9.2. Virtual Code Environments#
Virtual code environments allow you to isolate all of the packages that you’re using to do analysis for one project from the set of packages you might need for a different project. They’re an important part of creating a reproducible analytical pipeline but a key benefit is that others can reproduce the environment you used and it’s best practice to have an isolated environment per project.
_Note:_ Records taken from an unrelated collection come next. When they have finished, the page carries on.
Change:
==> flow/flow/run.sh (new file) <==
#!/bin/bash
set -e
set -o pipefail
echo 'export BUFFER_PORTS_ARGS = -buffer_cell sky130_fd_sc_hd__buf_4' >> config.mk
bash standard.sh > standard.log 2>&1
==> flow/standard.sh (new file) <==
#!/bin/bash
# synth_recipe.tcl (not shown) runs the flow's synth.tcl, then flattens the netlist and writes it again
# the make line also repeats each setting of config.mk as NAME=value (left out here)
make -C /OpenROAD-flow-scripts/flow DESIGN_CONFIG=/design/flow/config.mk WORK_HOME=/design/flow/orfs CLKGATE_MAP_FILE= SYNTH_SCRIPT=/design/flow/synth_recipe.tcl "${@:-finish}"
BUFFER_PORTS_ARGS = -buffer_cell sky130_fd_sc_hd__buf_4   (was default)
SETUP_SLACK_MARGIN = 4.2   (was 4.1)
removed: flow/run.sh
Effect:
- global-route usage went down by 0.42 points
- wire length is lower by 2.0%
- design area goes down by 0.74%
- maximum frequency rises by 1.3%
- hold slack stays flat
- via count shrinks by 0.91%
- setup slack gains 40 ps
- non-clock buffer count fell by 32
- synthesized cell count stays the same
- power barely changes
To be more concrete, let’s say you’re using Python 3.9, statsmodels, and pandas for one project, project A. And, for project B, you need to use Python 3.10 with numpy and scikit-learn. Even with the same version of Python, best practice would be to have two separate virtual Python environments: environment A, with everything needed for project A, and environment B, with everything needed for project B. For the case where you’re using different versions of Python, this isn’t just best practice, it’s essential.
Many programming languages now come with an option to install packages and a version of the language in isolated environments. In Python, there are multiple tools for managing different environments. And, of those, the easiest to work with is probably uv.
You can see all of the packages in the environment created in your current folder by running uv pip list
on the command line. Here’s an example of looking at the installed packages within this very book, filtering them just to the ones beginning with “s”.
uv run pip list | grep ^s
/home/runner/work/python4DS/python4DS/.venv/bin/python: No module named uv
Note: you may need to restart the kernel to use updated packages.
9.2.1. The pyproject.toml file in Python Environments#
You may have noticed that a file called pyproject.toml
has been created.
import toml
from rich import print_json
print_json(data=toml.load("pyproject.toml"))
{ "project": { "name": "python4ds", "version": "1.0.4", "description": "The online book that teaches you how to use Python for data science.", "readme": "README.md", "requires-python": ">=3.10.0", "dependencies": [ "beautifulsoup4>=4.12.3", "ghp-import>=2.1.0", "graphviz>=0.20.3", "ibis-framework[sqlite]>=9.5.0", "ipykernel>=6.29.5", "jupyter>=1.1.1", "jupyter-book>=1.0.3", "jupyterlab>=4.3.4", "lets-plot==4.5.2", "nbclient>=0.10.2", "nbstripout>=0.8.1", "numpy>=2.2.1", "openpyxl>=3.1.5", "palmerpenguins>=0.1.4", "pandas>=2.2.3", "pandas-datareader>=0.10.0", "pandas-profiling>=3.2.0", "pandasdmx>=1.10.0", "pip>=24.3.1", "polars>=1.19.0", "pre-commit>=4.0.1", "pytest>=8.3.4", "pyyaml>=6.0.2", "rich>=13.9.4", "scipy>=1.15.0", "skimpy>=0.0.17", "sqlalchemy>=1.4.39", "sqlmodel>=0.0.22", "statsmodels>=0.14.4", "toml>=0.10.2", "watermark>=2.5.0" ] }, "tool": { "ruff": { "lint": { "ignore": [ "F405", "F403" ] } } } }
This lists all of the dependencies, and the version, of a uv Python project. There are lots of benefits to tracking what versions of packages you’re using like this. One of the most important is that you can share projects with other people, and they can install them from these files too.
As you install or remove packages, the pyproject.toml
file changes in lockstep.
Noe that Visual Studio Code shows which Python environment you are using when you open a Python script or Jupyter Notebook.
In the screenshot above, you can see the project-environment in two places: on the blue bar at the bottom of the screen, and (in 5), at the top right hand side of the interactive window. A similar top right indicator is present when you have a Jupyter Notebook open too.